Nolan’s beef isn’t so much that Warner’s is disrespecting the hard work of his cast and crew as it is that they’re missing out on making some serious dough. “The economics of it are unsound unless you’re purely looking at movements in share price, number of eyeballs on the new streaming service,” Nolan told NPR. “Theatrical is really only one part of what we’re talking about here. You’re talking about your home video window, your secondary, tertiary windows. These are things very important to the economics of the business and to the people who work in the business.”
Nolan was also worried about his crew, including those below-the-line employees who rely on huge productions, like Tenet and Dunkirk and more, to pay the bills and feed their families. “I’m talking about when I come on the set and I’ve got to shoot a scene with a waiter or a lawyer who has two or three lines,” Nolan explained. “They need to be earning a living in that profession, working maybe sometimes a couple of days a year. And that’s why the residuals structure is in place.”
He continued:
“That’s why the unions have secured participations for people down the line … “So when a movie is sold to a television station 20 years after it was made, a payment is made to the people who collaborated on that on that film.

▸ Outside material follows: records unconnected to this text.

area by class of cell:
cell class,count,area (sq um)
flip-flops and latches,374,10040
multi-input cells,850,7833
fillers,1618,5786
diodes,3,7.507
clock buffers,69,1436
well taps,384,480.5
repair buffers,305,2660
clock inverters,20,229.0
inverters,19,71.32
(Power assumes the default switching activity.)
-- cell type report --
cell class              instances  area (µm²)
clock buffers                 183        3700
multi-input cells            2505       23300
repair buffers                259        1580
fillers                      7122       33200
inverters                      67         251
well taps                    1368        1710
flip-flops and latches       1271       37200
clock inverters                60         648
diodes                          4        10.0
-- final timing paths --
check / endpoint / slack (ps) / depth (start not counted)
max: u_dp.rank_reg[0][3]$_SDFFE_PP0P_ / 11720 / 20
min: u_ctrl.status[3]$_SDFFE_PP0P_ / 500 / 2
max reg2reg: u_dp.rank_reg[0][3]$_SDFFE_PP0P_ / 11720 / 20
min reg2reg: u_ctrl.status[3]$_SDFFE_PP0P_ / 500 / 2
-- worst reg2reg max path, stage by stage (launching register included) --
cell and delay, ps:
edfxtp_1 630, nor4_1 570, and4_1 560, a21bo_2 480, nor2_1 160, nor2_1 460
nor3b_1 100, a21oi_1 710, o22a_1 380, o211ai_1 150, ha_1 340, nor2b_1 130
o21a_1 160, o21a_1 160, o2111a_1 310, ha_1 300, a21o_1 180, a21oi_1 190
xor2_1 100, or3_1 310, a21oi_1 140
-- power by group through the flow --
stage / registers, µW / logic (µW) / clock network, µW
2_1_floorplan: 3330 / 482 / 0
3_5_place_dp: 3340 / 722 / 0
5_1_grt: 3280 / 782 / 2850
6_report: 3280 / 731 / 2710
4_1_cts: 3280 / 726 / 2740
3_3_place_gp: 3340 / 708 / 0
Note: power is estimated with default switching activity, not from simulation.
--- src/hw/rtl/sha_sh_pkg.sv ---
`timescale 1ns / 1ps
package sha_sh_pkg;

  localparam logic [7:0] PAD_BYTE  = 8'h80;
  localparam logic [7:0] ZERO_BYTE = 8'h00;

  localparam logic [0:63][31:0] ROUND_K = '{
    32'h428a2f98, 32'h71374491, 32'hb5c0fbcf, 32'he9b5dba5,
    32'h3956c25b, 32'h59f111f1, 32'h923f82a4, 32'hab1c5ed5,
    32'hd807aa98, 32'h12835b01, 32'h243185be, 32'h550c7dc3,
    32'h72be5d74, 32'h80deb1fe, 32'h9bdc06a7, 32'hc19bf174,
    32'he49b69c1, 32'hefbe4786, 32'h0fc19dc6, 32'h240ca1cc,
    32'h2de92c6f, 32'h4a7484aa, 32'h5cb0a9dc, 32'h76f988da,
    32'h983e5152, 32'ha831c66d, 32'hb00327c8, 32'hbf597fc7,
    32'hc6e00bf3, 32'hd5a79147, 32'h06ca6351, 32'h14292967,
    32'h27b70a85, 32'h2e1b2138, 32'h4d2c6dfc, 32'h53380d13,
    32'h650a7354, 32'h766a0abb, 32'h81c2c92e, 32'h92722c85,
    32'ha2bfe8a1, 32'ha81a664b, 32'hc24b8b70, 32'hc76c51a3,
    32'hd192e819, 32'hd6990624, 32'hf40e3585, 32'h106aa070,
    32'h19a4c116, 32'h1e376c08, 32'h2748774c, 32'h34b0bcb5,
    32'h391c0cb3, 32'h4ed8aa4a, 32'h5b9cca4f, 32'h682e6ff3,
    32'h748f82ee, 32'h78a5636f, 32'h84c87814, 32'h8cc70208,
    32'h90befffa, 32'ha4506ceb, 32'hbef9a3f7, 32'hc67178f2
  };

  localparam logic [0:7][31:0] INIT_H = '{
    32'h6a09e667, 32'hbb67ae85, 32'h3c6ef372, 32'ha54ff53a,
    32'h510e527f, 32'h9b05688c, 32'h1f83d9ab, 32'h5be0cd19
  };

  // controls for the byte packer and message schedule
  typedef struct packed {
    logic       byte_wr;
    logic [7:0] byte_val;
    logic [5:0] fill;
    logic       run;
    logic [6:0] step;
    logic [6:0] fetch;
  } sched_ctrl_t;

  // controls for the round unit and chaining value
  typedef struct packed {
    logic       load;
    logic       step;
    logic       fold;
    logic       reinit;
    logic [2:0] word_sel;
  } round_ctrl_t;

endpackage

--- src/hw/rtl/sha_sh_ram.sv ---
`timescale 1ns / 1ps
module sha_sh_ram #(
  parameter int WIDTH = 32,
  parameter int DEPTH = 16,
  localparam int AW = $clog2(DEPTH)
) (
  input  logic             clk,
  input  logic             wr_en,
  input  logic [AW-1:0]    wr_addr,
  input  logic [WIDTH-1:0] wr_data,
  input  logic [AW-1:0]    rd_addr_a,
  output logic [WIDTH-1:0] rd_data_a,
  input  logic [AW-1:0]    rd_addr_b,
  output logic [WIDTH-1:0] rd_data_b
);

  logic [WIDTH-1:0] mem [DEPTH];

  always_ff @(posedge clk) begin
    if (wr_en) begin
      mem[wr_addr] <= wr_data;
    end
    rd_data_a <= mem[rd_addr_a];
    rd_data_b <= mem[rd_addr_b];
  end

endmodule

--- src/hw/rtl/sha_sh_sched.sv ---
`timescale 1ns / 1ps
module sha_sh_sched import sha_sh_pkg::*; (
  input  logic        clk,
  input  sched_ctrl_t ctrl,
  output logic [31:0] wk
);

  logic [23:0] word_buf;
  logic [31:0] hist1, hist2, w16;
  logic [31:0] rd_a, rd_b;
  logic [31:0] s0, s1, w_new;
  logic [3:0]  addr_a, addr_b, wr_addr;
  logic        wr_en;
  logic [31:0] wr_data;

  function automatic logic [31:0] small_sigma0(input logic [31:0] x);
    return {x[6:0], x[31:7]} ^ {x[17:0], x[31:18]} ^ {3'b000, x[31:3]};
  endfunction

  function automatic logic [31:0] small_sigma1(input logic [31:0] x);
    return {x[16:0], x[31:17]} ^ {x[18:0], x[31:19]} ^ {10'd0, x[31:10]};
  endfunction

  // read for the next step: port a gives w[s-15], port b w[s] or w[s-7]
  always_comb begin
    addr_a = ctrl.fetch[3:0] + 4'd1;
    addr_b = (ctrl.fetch[6:4] == 3'b000) ? ctrl.fetch[3:0] : ctrl.fetch[3:0] + 4'd9;
  end

  always_comb begin
    s0    = small_sigma0(rd_a);
    s1    = small_sigma1(hist2);
    w_new = (ctrl.step[6:4] == 3'b000) ? rd_b : w16 + s0 + rd_b + s1;
  end

  // message bytes land a word at a time; schedule words overwrite w[s-16]
  always_comb begin
    if (ctrl.byte_wr) begin
      wr_en   = (ctrl.fill[1:0] == 2'b11);
      wr_addr = ctrl.fill[5:2];
      wr_data = {word_buf, ctrl.byte_val};
    end else begin
      wr_en   = ctrl.run && (ctrl.step[6:4] != 3'b000) && !ctrl.step[6];
      wr_addr = ctrl.step[3:0];
      wr_data = w_new;
    end
  end

  sha_sh_ram #(.WIDTH(32), .DEPTH(16)) u_words (
    .clk       (clk),
    .wr_en     (wr_en),
    .wr_addr   (wr_addr),
    .wr_data   (wr_data),
    .rd_addr_a (addr_a),
    .rd_data_a (rd_a),
    .rd_addr_b (addr_b),
    .rd_data_b (rd_b)
  );

  always_ff @(posedge clk) begin
    if (ctrl.byte_wr) begin
      word_buf <= {word_buf[15:0], ctrl.byte_val};
    end
    if (ctrl.run) begin
      hist2 <= hist1;
      hist1 <= w_new;
      w16   <= rd_a;
      wk    <= w_new + ROUND_K[ctrl.step[5:0]];
    end
  end

endmodule

--- src/hw/rtl/sha_sh_round.sv ---
`timescale 1ns / 1ps
module sha_sh_round import sha_sh_pkg::*; (
  input  logic        clk,
  input  logic        rst,
  input  round_ctrl_t ctrl,
  input  logic [31:0] wk,
  output logic [31:0] digest
);

  logic [0:7][31:0] chain;
  logic [0:7][31:0] v;
  logic [31:0] big0, big1, ch, maj, t1, t2;

  function automatic logic [31:0] big_sigma0(input logic [31:0] x);
    return {x[1:0], x[31:2]} ^ {x[12:0], x[31:13]} ^ {x[21:0], x[31:22]};
  endfunction

  function automatic logic [31:0] big_sigma1(input logic [31:0] x);
    return {x[5:0], x[31:6]} ^ {x[10:0], x[31:11]} ^ {x[24:0], x[31:25]};
  endfunction

  always_comb begin
    big0 = big_sigma0(v[0]);
    big1 = big_sigma1(v[4]);
    ch   = (v[4] & v[5]) ^ (~v[4] & v[6]);
    maj  = (v[0] & v[1]) ^ (v[0] & v[2]) ^ (v[1] & v[2]);
    t1   = v[7] + big1 + ch + wk;
    t2   = big0 + maj;
  end

  always_ff @(posedge clk) begin
    if (rst) begin
      chain <= INIT_H;
      v     <= '0;
    end else begin
      if (ctrl.reinit) begin
        chain <= INIT_H;
      end else if (ctrl.fold) begin
        for (int j = 0; j < 8; j++) begin
          chain[j] <= chain[j] + v[j];
        end
      end
      if (ctrl.load) begin
        v <= chain;
      end else if (ctrl.step) begin
        v <= {t1 + t2, v[0], v[1], v[2], v[3] + t1, v[4], v[5], v[6]};
      end
    end
  end

  assign digest = chain[ctrl.word_sel];

endmodule

--- src/hw/rtl/sha256_stream_hasher.sv ---
`timescale 1ns / 1ps
// sha-256 over a byte stream, one request per message byte
//
// input channel: data_byte with byte_present, end_of_message; in_valid/in_ready.
//   a request with byte_present 0 and end_of_message 0 is taken and ignored;
//   end_of_message with no byte closes the message, so an empty message works.
// output channel: digest_word, word_number, final_word; out_valid/out_ready.
//   eight requests per message, word 0 first, final_word on word 7.
// throughput: one byte per cycle while a block fills. the 64th byte of a block
//   starts a compression (chain load, schedule prime, 64 rounds on one round
//   unit, chain fold) during which in_ready is low.
// padding: after end_of_message the pad bytes go in one per cycle (64 minus the
//   fill, plus 64 when the length spills into an extra block), each block is
//   then compressed, and word 0 shows in the cycle after the last fold.
// the schedule memory has one write and two read ports; that pair of reads
//   sets the one-round-per-cycle pace.
// the receiver may stall for any time: a digest word holds until taken and no
//   input is taken before all eight words are out.
// reset: synchronous, active high; the chain value returns to the initial hash
//   and the byte count and block fill clear. the same happens after word 7.
module sha256_stream_hasher import sha_sh_pkg::*; #(
  parameter int COUNT_WIDTH = 61
) (
  input  logic        clk,
  input  logic        rst,
  input  logic        in_valid,
  output logic        in_ready,
  input  logic [7:0]  data_byte,
  input  logic        byte_present,
  input  logic        end_of_message,
  output logic        out_valid,
  input  logic        out_ready,
  output logic [31:0] digest_word,
  output logic [2:0]  word_number,
  output logic        final_word
);

  typedef enum logic [6:0] {
    S_IDLE  = 7'b0000001,
    S_LOAD  = 7'b0000010,
    S_PRIME = 7'b0000100,
    S_ROUND = 7'b0001000,
    S_FOLD  = 7'b0010000,
    S_PAD   = 7'b0100000,
    S_OUT   = 7'b1000000
  } state_t;

  state_t                 state;
  logic [5:0]             fill;
  logic [COUNT_WIDTH-1:0] count;
  logic [COUNT_WIDTH-1:0] count_next;
  logic [63:0]            len_sh;
  logic                   pad_active;
  logic                   sent80;
  logic                   len_arm;
  logic                   done;
  logic [5:0]             round_t;
  logic [2:0]             word_idx;

  logic        in_fire, out_fire;
  logic        put_en;
  logic [7:0]  put_val;
  sched_ctrl_t sctrl;
  round_ctrl_t rctrl;
  logic [31:0] wk;

  // handshakes
  assign in_ready = (state == S_IDLE);
  assign in_fire  = in_valid && in_ready;
  assign out_valid = (state == S_OUT);
  assign out_fire  = out_valid && out_ready;

  assign count_next = count + {{(COUNT_WIDTH-1){1'b0}}, byte_present};

  // byte source: message byte, or 0x80 then zeros then the bit length
  always_comb begin
    if (state == S_PAD) begin
      put_en = 1'b1;
      if (!sent80) begin
        put_val = PAD_BYTE;
      end else if (len_arm) begin
        put_val = len_sh[63:56];
      end else begin
        put_val = ZERO_BYTE;
      end
    end else begin
      put_en  = in_fire && byte_present;
      put_val = data_byte;
    end
  end

  // the schedule runs one step ahead of the rounds
  always_comb begin
    sctrl.byte_wr  = put_en;
    sctrl.byte_val = put_val;
    sctrl.fill     = fill;
    sctrl.run      = (state == S_PRIME) || (state == S_ROUND);
    sctrl.step     = (state == S_PRIME) ? 7'd0 : {1'b0, round_t} + 7'd1;
    if (state == S_LOAD) begin
      sctrl.fetch = 7'd0;
    end else if (state == S_PRIME) begin
      sctrl.fetch = 7'd1;
    end else begin
      sctrl.fetch = {1'b0, round_t} + 7'd2;
    end
  end

  always_comb begin
    rctrl.load     = (state == S_LOAD);
    rctrl.step     = (state == S_ROUND);
    rctrl.fold     = (state == S_FOLD);
    rctrl.reinit   = out_fire && (word_idx == 3'd7);
    rctrl.word_sel = word_idx;
  end

  sha_sh_sched u_sched (
    .clk  (clk),
    .ctrl (sctrl),
    .wk   (wk)
  );

  sha_sh_round u_round (
    .clk    (clk),
    .rst    (rst),
    .ctrl   (rctrl),
    .wk     (wk),
    .digest (digest_word)
  );

  assign word_number = word_idx;
  assign final_word  = (word_idx == 3'd7);

  always_ff @(posedge clk) begin
    if (rst) begin
      state      <= S_IDLE;
      fill       <= '0;
      count      <= '0;
      pad_active <= 1'b0;
      sent80     <= 1'b0;
      len_arm    <= 1'b0;
      done       <= 1'b0;
      round_t    <= '0;
      word_idx   <= '0;
    end else begin
      if (put_en) begin
        fill <= fill + 6'd1;
      end
      unique case (state)
        S_IDLE: begin
          if (in_fire) begin
            // the count restarts here; the length is latched in the same cycle
            count <= end_of_message ? '0 : count_next;
            if (end_of_message) begin
              len_sh     <= 64'(count_next) << 3;
              pad_active <= 1'b1;
              sent80     <= 1'b0;
              len_arm    <= 1'b0;
            end
            if (byte_present && (fill == 6'd63)) begin
              state <= S_LOAD;
            end else if (end_of_message) begin
              state <= S_PAD;
            end
          end
        end
        S_LOAD: begin
          state <= S_PRIME;
        end
        S_PRIME: begin
          round_t <= '0;
          state   <= S_ROUND;
        end
        S_ROUND: begin
          round_t <= round_t + 6'd1;
          if (round_t == 6'd63) begin
            state <= S_FOLD;
          end
        end
        S_FOLD: begin
          if (done) begin
            word_idx <= '0;
            state    <= S_OUT;
          end else if (pad_active) begin
            state <= S_PAD;
          end else begin
            state <= S_IDLE;
          end
        end
        S_PAD: begin
          sent80 <= 1'b1;
          if (sent80 && len_arm) begin
            len_sh <= {len_sh[55:0], ZERO_BYTE};
          end
          // a pad byte in the last slot before the length arms it
          if (fill == 6'd55) begin
            len_arm <= 1'b1;
          end
          if (fill == 6'd63) begin
            state <= S_LOAD;
            if (len_arm) begin
              done       <= 1'b1;
              pad_active <= 1'b0;
              len_arm    <= 1'b0;
            end
          end
        end
        S_OUT: begin
          if (out_fire) begin
            word_idx <= word_idx + 3'd1;
            if (word_idx == 3'd7) begin
              done  <= 1'b0;
              state <= S_IDLE;
            end
          end
        end
        default: begin
          state <= S_IDLE;
        end
      endcase
    end
  end

  // a compression always starts on a block boundary
  a_load_aligned: assert property (@(posedge clk) disable iff (rst)
    (state == S_LOAD) |-> (fill == 6'd0))
    else $error("compression started with a partial block");

  // the last round hands over to the chain fold
  a_round_end: assert property (@(posedge clk) disable iff (rst)
    ((state == S_ROUND) && (round_t == 6'd63)) |=> (state == S_FOLD))
    else $error("round sequence did not end in fold");

  // the final fold opens the digest at word 0
  a_digest_start: assert property (@(posedge clk) disable iff (rst)
    ((state == S_FOLD) && done) |=> (out_valid && (word_number == 3'd0)))
    else $error("digest did not start at word 0");

  // the length bytes follow the 0x80 marker
  a_len_order: assert property (@(posedge clk) disable iff (rst)
    len_arm |-> sent80)
    else $error("length armed before the pad marker");

  // after the last word the block is clear for a new message
  a_msg_clear: assert property (@(posedge clk) disable iff (rst)
    (out_fire && final_word) |=> (in_ready && (fill == 6'd0) && (count == '0)))
    else $error("state not cleared after digest");

endmodule

--- config.mk ---
export PLATFORM = sky130hd
export DESIGN_NAME = sha256_stream_hasher
export DESIGN_NICKNAME = d
export VERILOG_FILES = /design/src/hw/rtl/sha_sh_pkg.sv /design/src/hw/rtl/sha_sh_ram.sv /design/src/hw/rtl/sha_sh_sched.sv /design/src/hw/rtl/sha_sh_round.sv /design/src/hw/rtl/sha256_stream_hasher.sv
export SDC_FILE = /design/constraint.sdc
export NUM_CORES = 2
export LEC_CHECK = 0
export BUFFER_PORTS_ARGS = -buffer_cell sky130_fd_sc_hd__buf_2
export CORE_MARGIN = 2
export CORE_UTILIZATION = 60
export CTS_BUF_LIST = sky130_fd_sc_hd__clkbuf_4
export CTS_CLUSTER_DIAMETER = 150
export DETAILED_ROUTE_END_ITERATION = 10
export PLACE_DENSITY = 0.75
export SLEW_MARGIN = 20
export SYNTH_ARGS = -nofsm -noshare
export SYNTH_HDL_FRONTEND = slang
export SYNTH_HIERARCHICAL = 1
export SYNTH_SLANG_ARGS = --single-unit
--- constraint.sdc ---
create_clock -name clk -period 6.6 [get_ports clk]
set_input_delay 0.33 -clock clk [delete_from_list [all_inputs] [get_ports clk]]
set_output_delay 0.33 -clock clk [all_outputs]
set_load 0.02 [all_outputs]
==> parameters.txt <==
Parameter                              Value

STA
  Final TNS setup ... 0 ns
  Worst clock skew ... a little under 0.2 ns
  Maximum clock frequency ... approximately 0.15 GHz
  Number of hold violations in the final report ... 0
  Final setup violation count ... 0
  Share of the clock period used by the worst path ... 98.47%
  Slew of the pin with the lowest slew margin ... 1.168 ns
  Final number of max-transition violations ... 0
  Worst Hold Margin ... 0.07611 ns
  Worst max-slew margin expressed relative to the limit ... between 20% and 30%
  Unrepaired setup endpoints after global routing ... yes
  Tmin final ... 6.499 ns

Yosys
  Average size of a mapped cell ... about 10 sq um
  Synth Area in XOR/XNOR ... 6.183%
  Syn nets ... about 9,400
  Fraction of synthesized cell area taken by the top area cell type ... ~25%
  Combinational family with the most area after synthesis ... compound AO/OA/AOI/OAI gates
  Area fraction in and, or, nand and nor cells after synthesis ... 11.93%
  Synth Warn # ... 6
  Synth Area in Compound Gates ... about 15%
  Number of storage elements in the synthesis netlist ... around 1,400
  Number of synthesized flops with an enable pin ... between 700 and 800
  Leading register cell type out of synthesis ... edfxtp_1
  Post-Synthesis Cells ... approximately 8,800
  Share of synthesized area occupied by flip-flops and latches ... between 30 and 40%
  Top post-synthesis cells by area ... edfxtp_1 25%, dfxtp_1 15%, mux4_2 8.2%, ha_1 6.0%, a21oi_1 4.2%
  Number of distinct library cells after synthesis ... 100
  Share of synthesized area spent on multiplexers ... 12.76%
  Cell type with the highest aggregate area in the netlist ... edfxtp_1
  Adder-cell area share of the yosys netlist ... between 10% and 20%
  Proportion of register bits with asynchronous set or reset after synthesis ... 0%
  Mapped Area ... 88,800 sq um

CTS
  Number of buffers on the longest clock path ... 4
  Inserted Clock Buffers ... 380
  Worst-path clk slew ... around 0.07 ns
  Library cell used as clock root buffer ... clkbuf_4
  Clock latency of the later-clocked register in the worst-skew pair ... roughly 1.4 ns
  Sink count of the clock tree ... around 1,400
  TritonCTS clock tree ... built
  H-tree levels ... 5

Global route
  Combined global-route utilization of all metal layers ... between 30% and 40%
  Number of global-route vias before repair ... 71,300
  Antenna violations before repair ... 11
  Global-route congestion overflow total ... 0
  Largest net degree at the start of global routing ... approximately 190
  Global-route wire length before repair ... 427,900 um

Route
  Total via count in the routed design ... 74,000
  Drt wl/cell ... 25.07 um
  DRT Wirelength ... between 200,000 and 300,000 um
  Count of nets left with antenna violations after detail routing ... 0
  Initial detailed-routing violation count ... approximately 8,500
  DR DRC count ... 0
  DR vias/cell ... 6.502
  Number of iterations in the first detailed-routing pass ... 8

Cells and area
  Number of fill cells ... 11,250
  Leading cell types in the layout, fill and taps excluded ... 910 x nor2_1, 732 x a21oi_1, 725 x edfxtp_1, 652 x dfxtp_1, 571 x nand2_1
  Sequential cell area in the final layout ... 35,060 sq um
  Share of the core filled with cells ... between 60 and 70%
  Growth of design area from synthesis to finish ... 11.20%
  Area of combinational cells with multiple inputs ... 51,040 sq um
  Leading cell type in the layout, fill and taps excluded ... nor2_1
  NumNets Final ... between 9,000 and 10,000
  Final instance count without filler cells ... around 11,000
  Share of layout cells above drive strength 1 ... between 10% and 20%

Floorplan
  Die Height ... between 300 and 400 um
  Die width ... between 300 and 400 um
  Number of top-level pins ... 52
  Die outline area ... 151,100 sq um
  Count of standard-cell rows ... between 100 and 150
  Initial cell density of the core ... around three fifths
  Area of the core ... approximately 150,000 sq um

Placed design
  Port buffer count ... 51
  Placed insts ... 10,660
  GP Congestion ... 1.013
  Placed wire-length estimate after detailed placement ... between 200,000 and 250,000 um

Setup path
  Kind of critical path ... reg2reg
  Cell with the largest stage delay on the worst path ... fa_1
  Worst endpoint required time ... 7.68 ns
  Worst setup SP type ... register
  Data arrival time at the worst-slack endpoint ... about 7.6 ns
  Peak fanout along the critical path ... 4
  Dominant cell type by count on the critical path ... fa_1
  Worst path max stage delay ... 0.53 ns
  Critical Path Sink Type ... register

Power and ir drop
  Final total power ... 0.01865 W
  P per Cell Area ... between 150 and 200 nW/um^2
  Peak supply drop ... around 240 uV
  Leak Pwr ... about 39 nW

Job
  Count of maximum capacitance violations ... 0

Run status
  Status ... finished, final reports clean

Worst hold path
  Min-delay worst type ... in2reg
-- sequential cells by signal, summed over array words and instances (netlist names), 61 cells and up --
signal and cells:
count 61, len_sh 61, u_round/chain 256, u_round/v 256, u_sched/u_words/mem 512
-- cell type report --
cell class | instances | area share [%]
well taps | 1930 | 2.446
flip-flops and latches | 1388 | 35.51
inverters | 425 | 1.640
diodes | 7 | 0.01774
clock inverters | 107 | 0.5766
multi-input cells | 6475 | 51.69
clock buffers | 564 | 4.288
repair buffers | 485 | 3.827
-- stage by stage --
step           instance area, sq um  worst slack, ns
2_1_floorplan                 88800          0.07848
3_3_place_gp                  92760          -0.3922
3_5_place_dp                  92760          -0.4982
4_1_cts                       98060         -0.02011
5_1_grt                       98740          -0.1795
6_report                      98740           0.1009
-- worst max-delay path, delay by kind of cell (launching register included) --
kind | cells | cell delay, ns
fa+ha+maj | 6 | 2.30
buf+inv | 4 | 0.43
flops | 1 | 0.38
simple gates | 6 | 0.81
compound gates | 14 | 1.86
xor+xnor | 3 | 0.58
-- kinds of logic (layout without fill, tap and decap cells) --
logic type,Yosys count,after routing
xor gates and xnor gates,626,626
DFF,1388,1388
adders and majority gates,616,616
and+or+nand+nor,2320,2320
AOI/OAI and AO/OA,2196,2196
buffers and inverters,956,1581
other,0,7
muxes,717,717
-- what timing repair did --
| action | in CTS | in global routing |
|---|---|---|
| setup endpoints to repair | 24 | 34 |
| endpoints found under the hold margin | 315 | 0 |
| hold buffers | 19 | 0 |
| setup buffers | 11 | 17 |
| pin swaps | 22 | 92 |
| resized for setup | 43 | 108 |
-- final timing paths --
| kind | cells past startpoint | from | to | slack [ns] |
|---|---|---|---|---|
| worst max register to register | 33 | u_round/v[108] | u_round/v[252] | 0.10 |
| worst max-delay path | 33 | u_round/v[108] | u_round/v[252] | 0.10 |
| worst min-delay path | 4 | data_byte[2] | u_sched/word_buf[2] | 0.08 |
| worst min register to register | 0 | u_sched/hist1[10] | u_sched/hist2[10] | 0.38 |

And these are important principles that when a company starts devaluing the individual assets by using them as leverage for a different business strategy without first figuring out how those new structures are going to have to work, it’s a sign of great danger for the ordinary people who work in this industry.”
It’s a more restrained — though no less impassioned — takedown of Warner’s decision than the one he made earlier in the week, where he called HBO Max “the worst streaming service.” (He was probably referring to its struggles to make a mark in the marketplace, not to its content, which is, frankly, the best and most diverse in the business.)
Warner’s HBO Max deal will involve them dropping their new releases both on the streamer and in theaters on the same day. It came after Nolan’s latest film, Tenet, dramatically underperformed at the box office, almost certainly because most audiences are terrified of sitting inside with strangers during a once-in-a-century pandemic.